++++ Task input ++++

<file path="config.mk">
export PLATFORM = sky130hd
export DESIGN_NAME = tag_serializer
export DESIGN_NICKNAME = d
export VERILOG_FILES = /design/src/rtl/tag_serializer_pkg.sv /design/src/rtl/tag_sel_gen.sv /design/src/rtl/tag_hold_bank.sv /design/src/rtl/tag_out_mux.sv /design/src/rtl/tag_serializer.sv
export SDC_FILE = /design/constraint.sdc
export NUM_CORES = 1
export LEC_CHECK = 0
export ABC_AREA = 1
export CAP_MARGIN = 20
export CORE_MARGIN = 1.5
export CORE_UTILIZATION = 47
export CTS_CLUSTER_DIAMETER = 50
export CTS_CLUSTER_SIZE = 24
export DETAILED_ROUTE_END_ITERATION = 8
export PLACE_DENSITY = 0.77
export SLEW_MARGIN = 0
export SYNTH_ARGS = -nofsm -noshare
export SYNTH_HDL_FRONTEND = slang
export SYNTH_SLANG_ARGS = --single-unit
</file>
<file path="constraint.sdc">
create_clock -name clk -period 1.7 [get_ports clk]
set_input_delay 0.17 -clock clk [delete_from_list [all_inputs] [get_ports clk]]
set_output_delay 0.17 -clock clk [all_outputs]
set_load 0.03 [all_outputs]
</file>
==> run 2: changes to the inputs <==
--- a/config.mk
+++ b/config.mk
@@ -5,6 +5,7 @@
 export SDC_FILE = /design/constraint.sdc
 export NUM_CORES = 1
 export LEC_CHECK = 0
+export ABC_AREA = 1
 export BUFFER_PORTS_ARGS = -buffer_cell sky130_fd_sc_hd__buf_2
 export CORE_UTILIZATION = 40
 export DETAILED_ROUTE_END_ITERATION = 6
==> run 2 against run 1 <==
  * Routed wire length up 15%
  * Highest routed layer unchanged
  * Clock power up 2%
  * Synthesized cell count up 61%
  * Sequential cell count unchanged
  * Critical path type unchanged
$ cat config.mk
export PLATFORM = sky130hd
export DESIGN_NAME = prio_intc
export DESIGN_NICKNAME = d
export VERILOG_FILES = /design/src/rtl/intc_pkg.sv /design/src/rtl/intc_sync.sv /design/src/rtl/intc_pick.sv /design/src/rtl/intc_state.sv /design/src/rtl/prio_intc.sv
export SDC_FILE = /design/constraint.sdc
export NUM_CORES = 1
export LEC_CHECK = 0
export ABC_AREA = 1
export BUFFER_PORTS_ARGS = -buffer_cell sky130_fd_sc_hd__buf_2
export CAP_MARGIN = 20
export CORE_MARGIN = 5
export CORE_UTILIZATION = 30
export DETAILED_ROUTE_END_ITERATION = 8
export PLACE_DENSITY = 0.55
export RECOVER_POWER = 50
export SYNTH_ARGS = -nofsm -noshare
export SYNTH_HDL_FRONTEND = slang
export SYNTH_SLANG_ARGS = --single-unit
export TNS_END_PERCENT = 50
$ cat constraint.sdc
create_clock -name clk -period 4 [get_ports clk]
set_input_delay 0.4 -clock clk [delete_from_list [all_inputs] [get_ports clk]]
set_output_delay 0.4 -clock clk [all_outputs]
set_load 0.01 [all_outputs]
$ cat src/rtl/intc_pkg.sv
package intc_pkg;
  typedef enum logic [1:0] {
    SEL_ARM  = 2'd0,
    SEL_EN   = 2'd1,
    SEL_WAIT = 2'd2,
    SEL_ACT  = 2'd3
  } reg_sel_e;
endpackage

$ cat src/rtl/intc_sync.sv
module intc_sync #(
  parameter int W = 16
) (
  input  logic         clk,
  input  logic         rst_n,
  input  logic [W-1:0] raw_i,
  output logic [W-1:0] rise_o
);
  for (genvar g = 0; g < W; g++) begin : g_bit
    logic s1_q, s2_q, s3_q;
    always_ff @(posedge clk or negedge rst_n) begin
      if (!rst_n) begin
        s1_q <= 1'b0;
        s2_q <= 1'b0;
        s3_q <= 1'b0;
      end else begin
        s1_q <= raw_i[g];
        s2_q <= s1_q;
        s3_q <= s2_q;
      end
    end
    assign rise_o[g] = s2_q & ~s3_q;
  end
endmodule

$ cat src/rtl/intc_pick.sv
module intc_pick #(
  parameter int W  = 16,
  parameter int LW = $clog2(W)
) (
  input  logic [W-1:0]  vec_i,
  output logic          any_o,
  output logic [LW-1:0] idx_o
);
  always_comb begin
    any_o = 1'b0;
    idx_o = '0;
    for (int i = W - 1; i >= 0; i--) begin
      if (vec_i[i]) begin
        any_o = 1'b1;
        idx_o = LW'(i);
      end
    end
  end
endmodule

$ cat src/rtl/intc_state.sv
module intc_state
  import intc_pkg::*;
#(
  parameter int NLVL = 16,
  parameter int LW   = $clog2(NLVL)
) (
  input  logic            clk,
  input  logic            rst_n,
  input  logic [NLVL-1:0] rise_i,
  input  logic            trig_stb_i,
  input  logic [LW-1:0]   trig_lvl_i,
  input  logic            grant_i,
  input  logic [LW-1:0]   grant_lvl_i,
  input  logic            clr_i,
  input  logic            act_any_i,
  input  logic [LW-1:0]   act_lvl_i,
  input  logic            we_i,
  input  reg_sel_e        sel_i,
  input  logic [NLVL-1:0] wdata_i,
  output logic [NLVL-1:0] arm_o,
  output logic [NLVL-1:0] en_o,
  output logic [NLVL-1:0] wt_o,
  output logic [NLVL-1:0] ac_o
);
  logic [NLVL-1:0] arm_q, en_q, wt_q, ac_q;
  logic [NLVL-1:0] arm_d, en_d, wt_d, ac_d;
  logic [NLVL-1:0] trig_vec, new_req, grant_vec, clr_vec;

  always_comb begin
    trig_vec  = trig_stb_i ? (NLVL'(1) << trig_lvl_i) : '0;
    new_req   = (rise_i | trig_vec) & arm_q;
    grant_vec = grant_i ? (NLVL'(1) << grant_lvl_i) : '0;
    clr_vec   = (clr_i && act_any_i) ? (NLVL'(1) << act_lvl_i) : '0;

    arm_d = arm_q;
    en_d  = en_q;
    wt_d  = (wt_q & ~grant_vec) | new_req;
    ac_d  = (ac_q & ~clr_vec) | grant_vec;

    if (we_i) begin
      unique case (sel_i)
        SEL_ARM:  arm_d = wdata_i;
        SEL_EN:   en_d  = wdata_i;
        SEL_WAIT: wt_d  = wdata_i;
        SEL_ACT:  ac_d  = wdata_i;
        default:  ;
      endcase
    end
  end

  always_ff @(posedge clk or negedge rst_n) begin
    if (!rst_n) begin
      arm_q <= '0;
      en_q  <= '0;
      wt_q  <= '0;
      ac_q  <= '0;
    end else begin
      arm_q <= arm_d;
      en_q  <= en_d;
      wt_q  <= wt_d;
      ac_q  <= ac_d;
    end
  end

  assign arm_o = arm_q;
  assign en_o  = en_q;
  assign wt_o  = wt_q;
  assign ac_o  = ac_q;
endmodule

$ cat src/rtl/prio_intc.sv
module prio_intc
  import intc_pkg::*;
#(
  parameter int NLVL = 16,
  parameter int LW   = $clog2(NLVL)
) (
  input  logic            clk,
  input  logic            rst_n,
  input  logic [NLVL-1:0] irq_lines,
  input  logic            trig_stb,
  input  logic [LW-1:0]   trig_lvl,
  input  logic            ack,
  input  logic            clr_act,
  input  logic            reg_we,
  input  logic [1:0]      reg_addr,
  input  logic [NLVL-1:0] reg_wdata,
  output logic [NLVL-1:0] reg_rdata,
  output logic            irq_req,
  output logic [LW-1:0]   irq_lvl
);
  logic rst_m_q, rst_s_n;
  always_ff @(posedge clk or negedge rst_n) begin
    if (!rst_n) begin
      rst_m_q <= 1'b0;
      rst_s_n <= 1'b0;
    end else begin
      rst_m_q <= 1'b1;
      rst_s_n <= rst_m_q;
    end
  end

  logic [NLVL-1:0] rise_v, arm_v, en_v, wt_v, ac_v;
  logic            pend_any, act_any;
  logic [LW-1:0]   pend_lvl, act_lvl;
  reg_sel_e        sel;

  assign sel = reg_sel_e'(reg_addr);

  intc_sync #(.W(NLVL)) u_sync (
    .clk(clk), .rst_n(rst_s_n), .raw_i(irq_lines), .rise_o(rise_v)
  );

  intc_pick #(.W(NLVL), .LW(LW)) u_pick_pend (
    .vec_i(wt_v & en_v), .any_o(pend_any), .idx_o(pend_lvl)
  );

  intc_pick #(.W(NLVL), .LW(LW)) u_pick_act (
    .vec_i(ac_v), .any_o(act_any), .idx_o(act_lvl)
  );

  always_comb begin
    irq_req = pend_any && (!act_any || (act_lvl > pend_lvl));
    irq_lvl = irq_req ? pend_lvl : '0;
  end

  intc_state #(.NLVL(NLVL), .LW(LW)) u_state (
    .clk(clk), .rst_n(rst_s_n),
    .rise_i(rise_v),
    .trig_stb_i(trig_stb), .trig_lvl_i(trig_lvl),
    .grant_i(ack && irq_req), .grant_lvl_i(irq_lvl),
    .clr_i(clr_act), .act_any_i(act_any), .act_lvl_i(act_lvl),
    .we_i(reg_we), .sel_i(sel), .wdata_i(reg_wdata),
    .arm_o(arm_v), .en_o(en_v), .wt_o(wt_v), .ac_o(ac_v)
  );

  always_comb begin
    unique case (sel)
      SEL_ARM:  reg_rdata = arm_v;
      SEL_EN:   reg_rdata = en_v;
      SEL_WAIT: reg_rdata = wt_v;
      SEL_ACT:  reg_rdata = ac_v;
      default:  reg_rdata = '0;
    endcase
  end
endmodule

++++

## Work instruction
Lines from the top of the entries through the line with "export CORE_UTILIZATION = 47" are to be transcribed exactly, and nothing more.

## Answer to the problem
<file path="config.mk">
export PLATFORM = sky130hd
export DESIGN_NAME = tag_serializer
export DESIGN_NICKNAME = d
export VERILOG_FILES = /design/src/rtl/tag_serializer_pkg.sv /design/src/rtl/tag_sel_gen.sv /design/src/rtl/tag_hold_bank.sv /design/src/rtl/tag_out_mux.sv /design/src/rtl/tag_serializer.sv
export SDC_FILE = /design/constraint.sdc
export NUM_CORES = 1
export LEC_CHECK = 0
export ABC_AREA = 1
export CAP_MARGIN = 20
export CORE_MARGIN = 1.5
export CORE_UTILIZATION = 47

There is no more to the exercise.